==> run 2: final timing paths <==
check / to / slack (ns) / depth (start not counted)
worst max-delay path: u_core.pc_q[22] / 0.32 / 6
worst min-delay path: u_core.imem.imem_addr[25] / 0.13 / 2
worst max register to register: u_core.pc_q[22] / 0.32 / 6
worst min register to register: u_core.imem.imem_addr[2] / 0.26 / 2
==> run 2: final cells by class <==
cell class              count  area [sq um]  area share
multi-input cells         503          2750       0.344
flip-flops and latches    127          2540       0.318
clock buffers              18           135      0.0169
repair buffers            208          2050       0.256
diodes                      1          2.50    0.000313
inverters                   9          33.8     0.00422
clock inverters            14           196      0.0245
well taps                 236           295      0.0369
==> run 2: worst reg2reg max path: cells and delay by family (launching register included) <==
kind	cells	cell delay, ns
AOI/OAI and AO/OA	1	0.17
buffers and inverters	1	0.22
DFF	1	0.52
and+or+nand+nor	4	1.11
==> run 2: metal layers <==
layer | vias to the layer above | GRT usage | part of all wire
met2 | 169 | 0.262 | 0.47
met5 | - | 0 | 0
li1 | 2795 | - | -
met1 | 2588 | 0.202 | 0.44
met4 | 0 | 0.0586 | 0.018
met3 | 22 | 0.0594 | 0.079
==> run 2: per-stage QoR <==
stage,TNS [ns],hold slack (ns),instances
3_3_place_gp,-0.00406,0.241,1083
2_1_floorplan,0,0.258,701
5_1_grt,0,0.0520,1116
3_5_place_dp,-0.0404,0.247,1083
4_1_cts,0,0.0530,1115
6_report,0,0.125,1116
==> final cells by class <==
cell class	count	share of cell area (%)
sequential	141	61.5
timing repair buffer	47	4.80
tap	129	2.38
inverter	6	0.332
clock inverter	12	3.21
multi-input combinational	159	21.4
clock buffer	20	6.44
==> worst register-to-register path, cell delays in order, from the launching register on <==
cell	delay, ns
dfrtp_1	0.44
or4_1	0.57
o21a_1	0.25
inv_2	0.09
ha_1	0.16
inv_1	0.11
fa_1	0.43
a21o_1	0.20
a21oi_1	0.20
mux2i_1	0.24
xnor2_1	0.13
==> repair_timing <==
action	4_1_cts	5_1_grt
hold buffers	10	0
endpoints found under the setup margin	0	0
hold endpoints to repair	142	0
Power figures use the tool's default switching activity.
<file path="src/rtl/player_bullet_ctrl.sv">
// Player bullet: fire synchroniser, movement tick divider, flight/cooldown FSM,
// BCD hit score and combinational sprite render for the bullet layer.
module player_bullet_ctrl #(
    parameter int unsigned TICK_DIV       = 250000,
    parameter int unsigned SPEED          = 4,
    parameter int unsigned TOP_LIMIT      = 8,
    parameter int unsigned BW             = 2,
    parameter int unsigned BH             = 6,
    parameter int unsigned MUZZLE_DY      = 8,
    parameter int unsigned COOLDOWN_TICKS = 8,
    parameter logic [5:0]  color          = 6'b111111
) (
    input  logic       clk,
    input  logic       reset,
    input  logic       fire,
    input  logic [9:0] playerPosX,
    input  logic [9:0] playerPosY,
    input  logic       collision,
    input  logic [9:0] horCnt,
    input  logic [9:0] verCnt,
    output logic [9:0] bulletPosX,
    output logic [9:0] bulletPosY,
    output logic       bulletActive,
    output logic [7:0] score,
    output logic [5:0] rgbContent
);

    localparam int unsigned DivW  = (TICK_DIV > 1) ? $clog2(TICK_DIV) : 1;
    localparam int unsigned CoolW = $clog2(COOLDOWN_TICKS + 1);
    localparam logic [9:0]  Parked = 10'd1023;

    typedef enum logic [1:0] {StIdle, StFlight, StCooldown} state_t;

    state_t            stateQ, stateD;
    logic [DivW-1:0]   divCnt;
    logic              tick;
    logic              fireSync1, fireSync2, fireDly, firePulse;
    logic [9:0]        posXQ, posXD, posYQ, posYD;
    logic [CoolW-1:0]  coolQ, coolD;
    logic [7:0]        scoreQ, scoreD, scoreInc;
    logic              hitX, hitY;

    assign tick      = (divCnt == DivW'(TICK_DIV - 1));
    assign firePulse = fireSync2 & ~fireDly;

    always_ff @(posedge clk or negedge reset) begin
        if (!reset) begin
            divCnt    <= '0;
            fireSync1 <= 1'b0;
            fireSync2 <= 1'b0;
            fireDly   <= 1'b0;
            stateQ    <= StIdle;
            posXQ     <= Parked;
            posYQ     <= Parked;
            coolQ     <= '0;
            scoreQ    <= 8'h00;
        end else begin
            divCnt    <= tick ? '0 : divCnt + DivW'(1);
            fireSync1 <= fire;
            fireSync2 <= fireSync1;
            fireDly   <= fireSync2;
            stateQ    <= stateD;
            posXQ     <= posXD;
            posYQ     <= posYD;
            coolQ     <= coolD;
            scoreQ    <= scoreD;
        end
    end

    // Saturating two-digit BCD increment
    always_comb begin
        scoreInc = scoreQ;
        if (scoreQ != 8'h99) begin
            if (scoreQ[3:0] == 4'd9) begin
                scoreInc = {scoreQ[7:4] + 4'd1, 4'd0};
            end else begin
                scoreInc[3:0] = scoreQ[3:0] + 4'd1;
            end
        end
    end

    always_comb begin
        stateD = stateQ;
        posXD  = posXQ;
        posYD  = posYQ;
        coolD  = coolQ;
        scoreD = scoreQ;
        unique case (stateQ)
            StIdle: begin
                if (firePulse) begin
                    stateD = StFlight;
                    posXD  = playerPosX + 10'd3;
                    posYD  = playerPosY - 10'(MUZZLE_DY);
                end
            end
            StFlight: begin
                // Collision outranks the tick so a hit is never lost to a move
                if (collision) begin
                    scoreD = scoreInc;
                    posXD  = Parked;
                    posYD  = Parked;
                    coolD  = CoolW'(COOLDOWN_TICKS);
                    stateD = StCooldown;
                end else if (tick) begin
                    if (posYQ < 10'(TOP_LIMIT + SPEED)) begin
                        posXD  = Parked;
                        posYD  = Parked;
                        coolD  = CoolW'(COOLDOWN_TICKS);
                        stateD = StCooldown;
                    end else begin
                        posYD = posYQ - 10'(SPEED);
                    end
                end
            end
            StCooldown: begin
                if (tick) begin
                    if (coolQ <= CoolW'(1)) begin
                        coolD  = '0;
                        stateD = StIdle;
                    end else begin
                        coolD = coolQ - CoolW'(1);
                    end
                end
            end
            default: stateD = StIdle;
        endcase
    end

    assign bulletPosX   = posXQ;
    assign bulletPosY   = posYQ;
    assign bulletActive = (stateQ == StFlight);
    assign score        = scoreQ;

    // 11-bit compares so the right/bottom edge cannot wrap
    assign hitX = ({1'b0, horCnt} >= {1'b0, posXQ}) &&
                  ({1'b0, horCnt} <  ({1'b0, posXQ} + 11'(BW)));
    assign hitY = ({1'b0, verCnt} >= {1'b0, posYQ}) &&
                  ({1'b0, verCnt} <  ({1'b0, posYQ} + 11'(BH)));

    assign rgbContent = (bulletActive && hitX && hitY) ? color : 6'b000000;

endmodule
</file>
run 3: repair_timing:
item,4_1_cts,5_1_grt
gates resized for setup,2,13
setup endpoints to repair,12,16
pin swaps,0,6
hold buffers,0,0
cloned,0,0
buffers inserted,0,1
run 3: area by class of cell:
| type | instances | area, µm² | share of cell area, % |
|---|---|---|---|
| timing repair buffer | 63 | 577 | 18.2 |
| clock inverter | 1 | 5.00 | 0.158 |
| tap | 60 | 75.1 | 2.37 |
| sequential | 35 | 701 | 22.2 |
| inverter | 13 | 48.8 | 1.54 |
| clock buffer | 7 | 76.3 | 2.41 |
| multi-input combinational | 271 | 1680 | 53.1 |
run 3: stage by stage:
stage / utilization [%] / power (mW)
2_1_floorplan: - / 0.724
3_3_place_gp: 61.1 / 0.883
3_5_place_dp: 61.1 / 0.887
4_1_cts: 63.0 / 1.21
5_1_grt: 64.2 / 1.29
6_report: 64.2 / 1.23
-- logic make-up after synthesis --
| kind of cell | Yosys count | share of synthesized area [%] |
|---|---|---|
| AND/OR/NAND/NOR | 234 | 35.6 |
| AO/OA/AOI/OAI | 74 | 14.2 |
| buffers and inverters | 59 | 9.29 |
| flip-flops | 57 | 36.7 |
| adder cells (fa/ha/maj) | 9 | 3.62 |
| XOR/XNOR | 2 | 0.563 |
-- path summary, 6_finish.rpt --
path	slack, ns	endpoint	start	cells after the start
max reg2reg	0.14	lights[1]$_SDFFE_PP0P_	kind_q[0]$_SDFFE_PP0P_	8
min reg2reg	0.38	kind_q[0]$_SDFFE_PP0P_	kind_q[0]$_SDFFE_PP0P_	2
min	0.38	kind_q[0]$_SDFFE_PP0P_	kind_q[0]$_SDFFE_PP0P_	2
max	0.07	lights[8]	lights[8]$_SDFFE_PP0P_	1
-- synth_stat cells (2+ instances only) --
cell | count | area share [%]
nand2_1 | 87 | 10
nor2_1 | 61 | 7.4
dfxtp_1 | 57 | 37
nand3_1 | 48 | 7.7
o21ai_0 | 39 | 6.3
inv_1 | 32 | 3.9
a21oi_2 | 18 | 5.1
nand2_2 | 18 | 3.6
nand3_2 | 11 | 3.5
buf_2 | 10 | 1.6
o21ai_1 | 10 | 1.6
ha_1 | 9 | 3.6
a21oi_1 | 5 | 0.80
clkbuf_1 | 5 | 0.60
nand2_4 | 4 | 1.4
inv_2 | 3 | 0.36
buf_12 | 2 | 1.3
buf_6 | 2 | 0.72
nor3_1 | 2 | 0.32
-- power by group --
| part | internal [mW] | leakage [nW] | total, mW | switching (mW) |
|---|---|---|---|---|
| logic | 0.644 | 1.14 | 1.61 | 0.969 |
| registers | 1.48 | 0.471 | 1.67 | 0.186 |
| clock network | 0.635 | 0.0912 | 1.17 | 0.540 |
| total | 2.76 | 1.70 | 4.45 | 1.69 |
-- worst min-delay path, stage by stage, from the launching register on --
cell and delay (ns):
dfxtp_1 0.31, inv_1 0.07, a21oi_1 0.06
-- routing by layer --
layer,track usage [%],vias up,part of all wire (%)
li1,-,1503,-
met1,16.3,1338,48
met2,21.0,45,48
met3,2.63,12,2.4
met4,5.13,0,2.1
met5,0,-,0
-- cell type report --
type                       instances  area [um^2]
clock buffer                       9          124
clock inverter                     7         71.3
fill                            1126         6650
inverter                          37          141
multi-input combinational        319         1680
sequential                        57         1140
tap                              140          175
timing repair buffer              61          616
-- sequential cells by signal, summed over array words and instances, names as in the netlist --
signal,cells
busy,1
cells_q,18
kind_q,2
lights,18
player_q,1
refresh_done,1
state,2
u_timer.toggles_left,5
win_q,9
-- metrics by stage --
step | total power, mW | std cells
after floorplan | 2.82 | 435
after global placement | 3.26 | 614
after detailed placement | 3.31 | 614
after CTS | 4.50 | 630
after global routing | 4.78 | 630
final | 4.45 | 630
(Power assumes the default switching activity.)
### config.mk
export PLATFORM = sky130hd
export DESIGN_NAME = priority_arbiter
export DESIGN_NICKNAME = d
export VERILOG_FILES = /design/src/rtl/priority_arbiter_pkg.sv /design/src/rtl/priority_arbiter_rotating_priority_encoder.sv /design/src/rtl/priority_arbiter.sv
export SDC_FILE = /design/constraint.sdc
export NUM_CORES = 1
export LEC_CHECK = 0
export CORE_MARGIN = 5
export CORE_UTILIZATION = 40
export CTS_CLUSTER_DIAMETER = 150
export DETAILED_ROUTE_END_ITERATION = 10
export RECOVER_POWER = 100
export SLEW_MARGIN = 20
export SYNTH_ARGS = -nofsm -noshare
export SYNTH_HDL_FRONTEND = slang
export SYNTH_SLANG_ARGS = --single-unit
### constraint.sdc
create_clock -name clk -period 4.4 [get_ports clk]
set_input_delay 0.66 -clock clk [delete_from_list [all_inputs] [get_ports clk]]
set_output_delay 0.66 -clock clk [all_outputs]
set_load 0.005 [all_outputs]
### src/rtl/priority_arbiter_pkg.sv
// Shared widths, sizes and FSM state type for the priority arbiter and its encoder.
package priority_arbiter_pkg;

    localparam int NUM_REQ = 8;
    localparam int ID_W    = 3;
    localparam int HOLD_W  = 4;

    typedef enum logic {
        IDLE  = 1'b0,
        GRANT = 1'b1
    } state_t;

endpackage

### src/rtl/priority_arbiter_rotating_priority_encoder.sv
// Combinational winner search: descending from a start index with wrap-around.
// In fixed mode the start is forced to the top index, so req[7] always wins.
module rotating_priority_encoder
    import priority_arbiter_pkg::*;
(
    input  logic [NUM_REQ-1:0] req,
    input  logic [ID_W-1:0]    start_idx,
    input  logic               rr_mode,
    output logic [ID_W-1:0]    id,
    output logic               any
);

    logic [ID_W-1:0] w_start;
    logic [ID_W-1:0] w_idx;

    // Walk lowest priority first so the last hit (i = 0, the start index) wins.
    always_comb begin
        w_start = rr_mode ? start_idx : ID_W'(NUM_REQ - 1);
        w_idx   = '0;
        id      = '0;
        any     = 1'b0;
        for (int i = NUM_REQ - 1; i >= 0; i--) begin
            w_idx = w_start - ID_W'(i);
            if (req[w_idx]) begin
                id  = w_idx;
                any = 1'b1;
            end
        end
    end

endmodule

### src/rtl/priority_arbiter.sv
// Two-state arbiter: picks one requester in IDLE, holds it in GRANT until release,
// request drop or MAX_HOLD cycles, always leaving one idle bubble between grants.
module priority_arbiter #(
    parameter int NUM_REQ  = 8,
    parameter int MAX_HOLD = 15
) (
    input  logic                                  clk,
    input  logic                                  rst,
    input  logic                                  en,
    input  logic [NUM_REQ-1:0]                    req,
    input  logic                                  rr_mode,
    // "release" is a reserved word, hence the suffix.
    input  logic                                  release_in,
    output logic [NUM_REQ-1:0]                    gnt,
    output logic [priority_arbiter_pkg::ID_W-1:0] gnt_id,
    output logic                                  gnt_valid,
    output logic                                  timeout,
    output priority_arbiter_pkg::state_t          dbg_state
);
    import priority_arbiter_pkg::*;

    localparam logic [HOLD_W-1:0] MAX_HOLD_C = HOLD_W'(MAX_HOLD);

    state_t              r_state,    w_state_nxt;
    logic [NUM_REQ-1:0]  r_gnt,      w_gnt_nxt;
    logic [ID_W-1:0]     r_gnt_id,   w_gnt_id_nxt;
    logic                r_valid,    w_valid_nxt;
    logic                r_timeout,  w_timeout_nxt;
    logic [HOLD_W-1:0]   r_hold_cnt, w_hold_nxt;
    logic [ID_W-1:0]     r_last_id,  w_last_nxt;

    logic [ID_W-1:0]     w_win;
    logic                w_any;

    // Starting one below the previous winner makes the previous winner lowest priority.
    rotating_priority_encoder u_enc (
        .req       (req),
        .start_idx (r_last_id - ID_W'(1)),
        .rr_mode   (rr_mode),
        .id        (w_win),
        .any       (w_any)
    );

    always_ff @(posedge clk) begin
        if (rst) begin
            r_state    <= IDLE;
            r_gnt      <= '0;
            r_gnt_id   <= '0;
            r_valid    <= 1'b0;
            r_timeout  <= 1'b0;
            r_hold_cnt <= '0;
            r_last_id  <= '0;
        end else begin
            r_state    <= w_state_nxt;
            r_gnt      <= w_gnt_nxt;
            r_gnt_id   <= w_gnt_id_nxt;
            r_valid    <= w_valid_nxt;
            r_timeout  <= w_timeout_nxt;
            r_hold_cnt <= w_hold_nxt;
            r_last_id  <= w_last_nxt;
        end
    end

    always_comb begin
        w_state_nxt   = r_state;
        w_gnt_nxt     = '0;
        w_gnt_id_nxt  = '0;
        w_valid_nxt   = 1'b0;
        w_timeout_nxt = 1'b0;
        w_hold_nxt    = '0;
        w_last_nxt    = r_last_id;
        case (r_state)
            IDLE: begin
                if (en && w_any) begin
                    w_state_nxt  = GRANT;
                    w_gnt_nxt    = NUM_REQ'(1) << w_win;
                    w_gnt_id_nxt = w_win;
                    w_valid_nxt  = 1'b1;
                    w_hold_nxt   = HOLD_W'(1);
                    w_last_nxt   = w_win;
                end
            end
            GRANT: begin
                // Release wins over the hold limit, so a release at MAX_HOLD raises no timeout.
                if (release_in || !req[r_gnt_id]) begin
                    w_state_nxt = IDLE;
                end else if (r_hold_cnt >= MAX_HOLD_C) begin
                    w_state_nxt   = IDLE;
                    w_timeout_nxt = 1'b1;
                end else begin
                    w_gnt_nxt    = r_gnt;
                    w_gnt_id_nxt = r_gnt_id;
                    w_valid_nxt  = 1'b1;
                    w_hold_nxt   = r_hold_cnt + HOLD_W'(1);
                end
            end
            default: w_state_nxt = IDLE;
        endcase
    end

    assign gnt       = r_gnt;
    assign gnt_id    = r_gnt_id;
    assign gnt_valid = r_valid;
    assign timeout   = r_timeout;
    assign dbg_state = r_state;

endmodule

————————

**Work to complete**
Would you copy out each line of the records above where the word "launching" occurs?

**Exercise output**
==> run 2: worst reg2reg max path: cells and delay by family (launching register included) <==
==> worst register-to-register path, cell delays in order, from the launching register on <==
-- worst min-delay path, stage by stage, from the launching register on --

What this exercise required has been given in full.